Salt induction and the partial purification/characterization of phosphoenolpyruvate carboxylase protein-serine kinase from an inducible crassulacean-acid-metabolism (CAM) plant, Mesembryanthemum crystallinum L.

Treatment of the common ice plant (Mesembryanthemum crystallinum) with high salinity caused the well-documented increase in phosphoenolpyruvate carboxylase (PEPC) protein and a concomitant rise in the activity of a Ca(2+)-independent PEPC-kinase (PEPC-PK). When the plants were irrigated with 0.5 M NaCl, PEPC protein level and PEPC-PK activity started to increase after 2 days of treatment and continued to rise for the next 8 days, attaining about a 14- and 8-fold total increase, respectively. This salt-induced PEPC-kinase activity was detected only in leaves harvested from the stressed plants at night. This highly regulated protein kinase was partially purified about 3500-fold from these darkened, salt-stressed plants by sequential fast-protein liquid chromatography on phenyl-Sepharose, blue dextran-agarose, and Superdex 75. The gel-filtration data indicated that the native PEPC-kinase has a molecular weight around 33,000. Complementary analysis by denaturing electrophoresis and subsequent in situ renaturation and assay of PEPC-kinase activity revealed two major PEPC-PK polypeptides with approximate molecular masses of 39 and 32 kDa.
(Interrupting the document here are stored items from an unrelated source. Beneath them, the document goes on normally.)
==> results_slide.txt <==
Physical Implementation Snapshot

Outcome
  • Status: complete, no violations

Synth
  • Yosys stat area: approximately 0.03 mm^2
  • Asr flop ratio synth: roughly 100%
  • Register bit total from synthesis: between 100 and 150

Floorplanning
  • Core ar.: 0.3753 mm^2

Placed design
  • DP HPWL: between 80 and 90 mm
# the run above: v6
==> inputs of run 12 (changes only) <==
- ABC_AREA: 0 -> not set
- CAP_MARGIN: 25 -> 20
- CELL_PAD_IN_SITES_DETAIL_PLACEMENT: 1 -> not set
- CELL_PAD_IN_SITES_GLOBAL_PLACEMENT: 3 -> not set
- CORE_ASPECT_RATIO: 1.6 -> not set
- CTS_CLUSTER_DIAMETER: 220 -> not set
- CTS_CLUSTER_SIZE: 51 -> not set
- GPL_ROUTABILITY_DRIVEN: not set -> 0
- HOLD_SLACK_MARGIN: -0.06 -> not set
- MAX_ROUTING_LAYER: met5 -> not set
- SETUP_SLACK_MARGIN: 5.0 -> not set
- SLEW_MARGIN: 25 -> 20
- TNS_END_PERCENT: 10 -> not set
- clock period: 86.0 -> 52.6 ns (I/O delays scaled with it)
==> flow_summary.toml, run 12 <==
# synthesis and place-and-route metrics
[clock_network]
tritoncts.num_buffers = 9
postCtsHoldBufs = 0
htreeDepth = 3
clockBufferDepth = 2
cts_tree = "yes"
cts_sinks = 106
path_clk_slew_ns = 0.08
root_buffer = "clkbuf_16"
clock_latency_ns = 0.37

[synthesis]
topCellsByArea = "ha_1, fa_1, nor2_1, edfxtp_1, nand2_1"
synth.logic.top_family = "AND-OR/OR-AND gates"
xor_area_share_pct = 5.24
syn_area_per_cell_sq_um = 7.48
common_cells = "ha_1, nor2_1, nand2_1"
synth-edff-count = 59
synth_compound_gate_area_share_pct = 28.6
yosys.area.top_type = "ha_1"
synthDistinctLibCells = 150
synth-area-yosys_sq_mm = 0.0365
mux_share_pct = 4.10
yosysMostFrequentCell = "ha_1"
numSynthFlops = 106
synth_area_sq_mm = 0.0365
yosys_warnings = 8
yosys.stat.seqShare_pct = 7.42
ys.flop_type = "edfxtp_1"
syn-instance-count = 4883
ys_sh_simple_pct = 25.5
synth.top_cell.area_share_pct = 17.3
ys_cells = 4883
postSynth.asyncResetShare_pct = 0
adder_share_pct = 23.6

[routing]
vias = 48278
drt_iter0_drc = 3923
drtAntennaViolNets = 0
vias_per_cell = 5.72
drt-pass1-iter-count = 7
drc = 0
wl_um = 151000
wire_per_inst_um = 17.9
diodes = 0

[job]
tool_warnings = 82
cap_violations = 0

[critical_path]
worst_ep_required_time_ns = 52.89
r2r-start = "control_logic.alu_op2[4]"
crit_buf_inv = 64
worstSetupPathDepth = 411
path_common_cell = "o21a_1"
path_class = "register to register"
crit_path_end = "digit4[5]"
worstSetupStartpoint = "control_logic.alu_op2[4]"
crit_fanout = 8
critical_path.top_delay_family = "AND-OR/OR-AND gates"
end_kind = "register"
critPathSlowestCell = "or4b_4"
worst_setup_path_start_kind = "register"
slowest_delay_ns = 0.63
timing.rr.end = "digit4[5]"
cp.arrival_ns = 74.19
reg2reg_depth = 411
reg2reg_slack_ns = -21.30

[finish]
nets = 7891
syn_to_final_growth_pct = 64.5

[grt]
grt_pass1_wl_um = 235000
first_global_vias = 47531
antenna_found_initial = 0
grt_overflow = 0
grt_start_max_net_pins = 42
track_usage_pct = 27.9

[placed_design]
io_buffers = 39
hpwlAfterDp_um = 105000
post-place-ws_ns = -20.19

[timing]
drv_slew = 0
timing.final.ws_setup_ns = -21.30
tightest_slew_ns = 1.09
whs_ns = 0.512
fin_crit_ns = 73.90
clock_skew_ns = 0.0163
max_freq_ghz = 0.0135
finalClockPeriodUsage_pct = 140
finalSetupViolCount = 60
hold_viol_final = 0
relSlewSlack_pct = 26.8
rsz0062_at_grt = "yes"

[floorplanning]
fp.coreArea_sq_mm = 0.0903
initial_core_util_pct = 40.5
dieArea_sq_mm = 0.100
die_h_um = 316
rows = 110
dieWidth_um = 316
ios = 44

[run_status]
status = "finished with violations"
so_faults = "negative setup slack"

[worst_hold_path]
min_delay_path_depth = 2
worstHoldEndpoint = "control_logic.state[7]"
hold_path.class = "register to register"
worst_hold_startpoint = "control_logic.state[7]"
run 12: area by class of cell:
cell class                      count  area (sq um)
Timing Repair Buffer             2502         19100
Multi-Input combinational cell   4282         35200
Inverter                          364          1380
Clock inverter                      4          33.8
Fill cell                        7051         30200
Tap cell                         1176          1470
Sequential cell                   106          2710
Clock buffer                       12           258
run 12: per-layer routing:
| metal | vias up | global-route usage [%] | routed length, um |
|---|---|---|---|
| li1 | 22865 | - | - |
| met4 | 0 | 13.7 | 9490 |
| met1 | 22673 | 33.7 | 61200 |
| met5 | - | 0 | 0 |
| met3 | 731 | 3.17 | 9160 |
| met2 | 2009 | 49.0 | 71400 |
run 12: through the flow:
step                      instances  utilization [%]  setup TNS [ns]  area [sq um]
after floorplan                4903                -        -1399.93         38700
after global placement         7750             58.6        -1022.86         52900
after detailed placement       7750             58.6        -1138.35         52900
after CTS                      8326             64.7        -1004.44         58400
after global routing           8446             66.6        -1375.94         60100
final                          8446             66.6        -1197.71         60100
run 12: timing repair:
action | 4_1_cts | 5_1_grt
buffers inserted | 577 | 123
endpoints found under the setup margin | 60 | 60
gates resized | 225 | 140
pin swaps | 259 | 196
## v_tile
module v_tile #(
    parameter width = 16,  
    parameter num_inputs = 4,  
    parameter num_regs = 16,  
    parameter total_inputs = num_inputs + num_inputs  
) (
    input wire clk,
    input wire reset,
    input wire on_off,  
    input wire write_en1,  
    output wire write_rdy1,
    input wire [num_inputs*width-1:0] w_data_in1,  
    output wire write_ack1,
    input wire write_en2,  
    output wire write_rdy2,
    input wire [num_inputs*width-1:0] w_data_in2,  
    output wire write_ack2,
    input wire write_en3,  
    output wire write_rdy3,
    input wire [width-1:0] w_data_in3,
    output wire write_ack3,
    output wire [num_inputs*width-1:0] adder_outputs,  
    output wire [3:0] dest_info,
    output wire adder_ack
);
make LEC_CHECK=0 ABC_AREA=1 CAP_MARGIN=20 CORE_ASPECT_RATIO=1.43 CORE_MARGIN=2 CORE_UTILIZATION=72 CTS_CLUSTER_DIAMETER=326 CTS_CLUSTER_SIZE=10 SETUP_SLACK_MARGIN=0.57 SLEW_MARGIN=40 finish   # period 1.88 ns
run.sh (not shown) runs the stock make flow with config.mk's settings and CLKGATE_MAP_FILE=.
The first run ended with an error in detailed placement on DPL-0038.
Change:
- ABC_AREA: 1 -> default
- CORE_ASPECT_RATIO: 1.43 -> default
- CORE_UTILIZATION: 72 -> 64
- CTS_CLUSTER_DIAMETER: 326 -> default
- CTS_CLUSTER_SIZE: 10 -> default
- SETUP_SLACK_MARGIN: 0.57 -> default
- SLEW_MARGIN: 40 -> 20
- clock period: 1.88 -> 6.63 ns (I/O delays scaled with it)
With this change the flow produced a clean layout. Die area went up by 8.5%. Area after synthesis went down by 3.2%. Synthesized cell count went down by 19%.
Change:
- CORE_UTILIZATION: 64 -> 60
- TNS_END_PERCENT: default -> 55
- clock period: 6.63 -> 3.63 ns (I/O delays scaled with it)
After rerunning: This time the run finished with setup timing left; non-clock buffer count came out higher by 229; sequential power came out higher by about 80%; utilization came out higher by 7.9 points; register-to-register slack got worse by 2.7 ns; clock power came out higher by 72%; count of clock-buffer cells in the layout came out lower by 2; setup slack got worse by 1.4 ns; power came out higher by 80%; via count came out higher by about 18%; wire length came out higher by about 35%; sequential share of layout area came out lower by 4.0 points.
Change:
- CORE_UTILIZATION: 60 -> 40
- TNS_END_PERCENT: 55 -> default
- clock period: 3.63 -> 4.5 ns (I/O delays scaled with it)
The changed run ran to the end with no violations; sequential power fell by 19%; cell count grows by 2.5%; critical path depth stays the same; total power goes down by 12%; die area is higher by about 50%.

v_tile again, from the RTL that the note above started with.
clock: 2.46 ns
lec_check: 0
abc_area: 1
cap_margin: 20
core_aspect_ratio: 0.88
core_margin: 2
core_utilization: 72
cts_cluster_diameter: 238
cts_cluster_size: 32
max_routing_layer: met4
place_density_lb_addon: 0.06
setup_slack_margin: 0.71
slew_margin: 20
The first run did not get past 4_1_cts.
Edit:
==> flow/config.mk (replaced) <==
export PLATFORM = sky130hd
export DESIGN_NAME = v_tile
export DESIGN_NICKNAME = v_tile
export VERILOG_FILES = /design/flow/design.v
export SDC_FILE = /design/flow/constraint.sdc
export NUM_CORES = 4
export LEC_CHECK = 0
export CAP_MARGIN = 20
export CORE_MARGIN = 2
export CORE_UTILIZATION = 65
export CTS_CLUSTER_DIAMETER = 117
export MAX_ROUTING_LAYER = met4
export SETUP_SLACK_MARGIN = 0.44
export SLEW_MARGIN = 20
==> flow/constraint.sdc (replaced) <==
create_clock -name core_clock -period 4.5 [get_ports {clk}]
set_input_delay 0.9000 -clock core_clock [delete_from_list [all_inputs] [get_ports {clk}]]
set_output_delay 0.9000 -clock core_clock [all_outputs]
set_load 0.01 [all_outputs]
What happened:
- The changed run passed the timing, design-rule and antenna checks
- die area rose by about 7%
- area after synthesis fell by 3.2%
- synthesized cell count fell by about 20%
Edit:
--- a/flow/config.mk
+++ b/flow/config.mk
@@ -7,0 +8 @@
+export ABC_AREA = 1
@@ -9,5 +10,4 @@
-export CORE_MARGIN = 2
-export CORE_UTILIZATION = 65
-export CTS_CLUSTER_DIAMETER = 117
-export MAX_ROUTING_LAYER = met4
-export SETUP_SLACK_MARGIN = 0.44
+export CORE_MARGIN = 5
+export CORE_UTILIZATION = 40
+export GPL_ROUTABILITY_DRIVEN = 0
+export MIN_ROUTING_LAYER = met2
Outcome: The changed run passed the timing, design-rule and antenna checks; synthesized area goes up by 3.3%; via count rose by 35%; clock-buffer cell count goes up by 1; sequential power stays flat; design area came out lower by 3.4%; die size increases by 77%; global-route usage drops by 11 points; wire length decreases by 10%; combinational power goes up by 9.3%; setup slack improves by 0.20 ns.
Edit:
--- a/flow/config.mk
+++ b/flow/config.mk
@@ -8 +7,0 @@
-export ABC_AREA = 1
@@ -10,4 +9,2 @@
-export CORE_MARGIN = 5
-export CORE_UTILIZATION = 40
-export GPL_ROUTABILITY_DRIVEN = 0
-export MIN_ROUTING_LAYER = met2
+export CORE_MARGIN = 2
+export CORE_UTILIZATION = 53
@@ -14,0 +12 @@
+export TNS_END_PERCENT = 55
==> flow/constraint.sdc (replaced) <==
create_clock -name core_clock -period 2.44 [get_ports {clk}]
set_input_delay 0.4880 -clock core_clock [delete_from_list [all_inputs] [get_ports {clk}]]
set_output_delay 0.4880 -clock core_clock [all_outputs]
set_load 0.01 [all_outputs]
Result:
- The changed run finished but failed the layout checks on negative setup slack
- setup slack loses 1.6 ns
- final cell count fell by 7.7%
- clock skew rose by 0.021 ns
- hold slack loses 0.14 ns
- flip-flop count stays the same
- area after synthesis fell by 3.2%
- clock power rose by 78%
- via count fell by 24%
Edit:
--- a/flow/config.mk
+++ b/flow/config.mk
@@ -10 +10,3 @@
-export CORE_UTILIZATION = 53
+export CORE_UTILIZATION = 66
+export HOLD_SLACK_MARGIN = -0.1
+export MAX_ROUTING_LAYER = met4
==> flow/constraint.sdc (replaced) <==
create_clock -name core_clock -period 3.63 [get_ports {clk}]
set_input_delay 0.7260 -clock core_clock [delete_from_list [all_inputs] [get_ports {clk}]]
set_output_delay 0.7260 -clock core_clock [all_outputs]
set_load 0.01 [all_outputs]
Outcome: Now the flow aborted during 5_1_grt. Die area fell by 19%. Synthesized area is unchanged. Synthesized cell count stays the same.

## run A
v_tile again, from the RTL that the note above started with.
==> flow/config.mk <==
export PLATFORM = sky130hd
export DESIGN_NAME = v_tile
export DESIGN_NICKNAME = v_tile
export VERILOG_FILES = /design/flow/design.v
export SDC_FILE = /design/flow/constraint.sdc
export NUM_CORES = 4
export LEC_CHECK = 0
export CAP_MARGIN = 20
export CELL_PAD_IN_SITES_DETAIL_PLACEMENT = 0
export CORE_MARGIN = 2
export CORE_UTILIZATION = 70
export CTS_CLUSTER_DIAMETER = 29
export CTS_CLUSTER_SIZE = 48
export MAX_ROUTING_LAYER = met5
export PLACE_DENSITY_LB_ADDON = 0.25
export SETUP_SLACK_MARGIN = 1.31
export SLEW_MARGIN = 40
export TNS_END_PERCENT = 45
==> flow/constraint.sdc <==
create_clock -name core_clock -period 4.74 [get_ports {clk}]
set_input_delay 0.9480 -clock core_clock [delete_from_list [all_inputs] [get_ports {clk}]]
set_output_delay 0.9480 -clock core_clock [all_outputs]
set_load 0.01 [all_outputs]
As the logs show, run A stopped at clock tree synthesis after a tool error, so it never reached the end of the flow.
== nickel ==
## x_corr
module x_corr #(parameter xi_bits = 12,
                parameter xq_bits = 12,
                parameter yi_bits = 12,
                parameter yq_bits = 12,
                parameter i_bits = 31,
                parameter q_bits = 31,
                parameter length = 102,
                parameter length_counter_bits = 7,
                parameter out_max_bits = 62
                )
   (input clk,
    input                              rst,
    output                             s_axis_tready,
    input [xi_bits - 1:0]              xi,
    input [xq_bits - 1:0]              xq,
    input [yi_bits - 1:0]              yi,
    input [yq_bits - 1:0]              yq,
    input                              m_axis_tvalid,
    input                              m_axis_tready,
    output [out_max_bits - 1:0]        out_max,
    output [length_counter_bits - 1:0] index,
    output                             s_axis_tvalid
    );
Size: roughly 13000 cells after synthesis, about 690 flip-flops, ~0.12 sq mm of cells after synthesis.
export LEC_CHECK = 0
export CAP_MARGIN = 20
export CELL_PAD_IN_SITES_DETAIL_PLACEMENT = 2
export CELL_PAD_IN_SITES_GLOBAL_PLACEMENT = 2
export CORE_ASPECT_RATIO = 1.24
export CORE_MARGIN = 2
export CORE_UTILIZATION = 40
export GPL_ROUTABILITY_DRIVEN = 1
export MAX_ROUTING_LAYER = met4
export MIN_ROUTING_LAYER = met2
export SLEW_MARGIN = 0
create_clock -name core_clock -period 7.8 [get_ports {clk}]
run.sh (not shown) runs the stock make flow with config.mk's settings and CLKGATE_MAP_FILE=.
[nickel] flow finished | final checks: failed | reasons: negative setup slack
The partially purified M. crystallinum PEPC-kinase readily phosphorylated PEPCs purified from maize, M. crystallinum, and tobacco leaves and a recombinant sorghum enzyme. In contrast, this Ca(2+)-independent protein kinase phosphorylated neither a recombinant sorghum mutant PEPC in which the target residue (Ser-8) was changed by site-directed mutagenesis to Asp nor histone III-S, casein, and bovine serum albumin. The optimal pH for PEPC-PK activity was pH 8.0 and this activity was affected by both the substrate (phosphoenolpyruvate) and the negative allosteric effector (L-malate) of PEPC in a pH-dependent manner. Overall, the molecular properties of this highly regulated PEPC-kinase from M. crystallinum are strikingly similar to those reported recently by this laboratory for the reversibly light-activated C4 enzyme from maize (Arch. Biochem. Biophys., 1993, 304, 496-502, and 307, 416-419).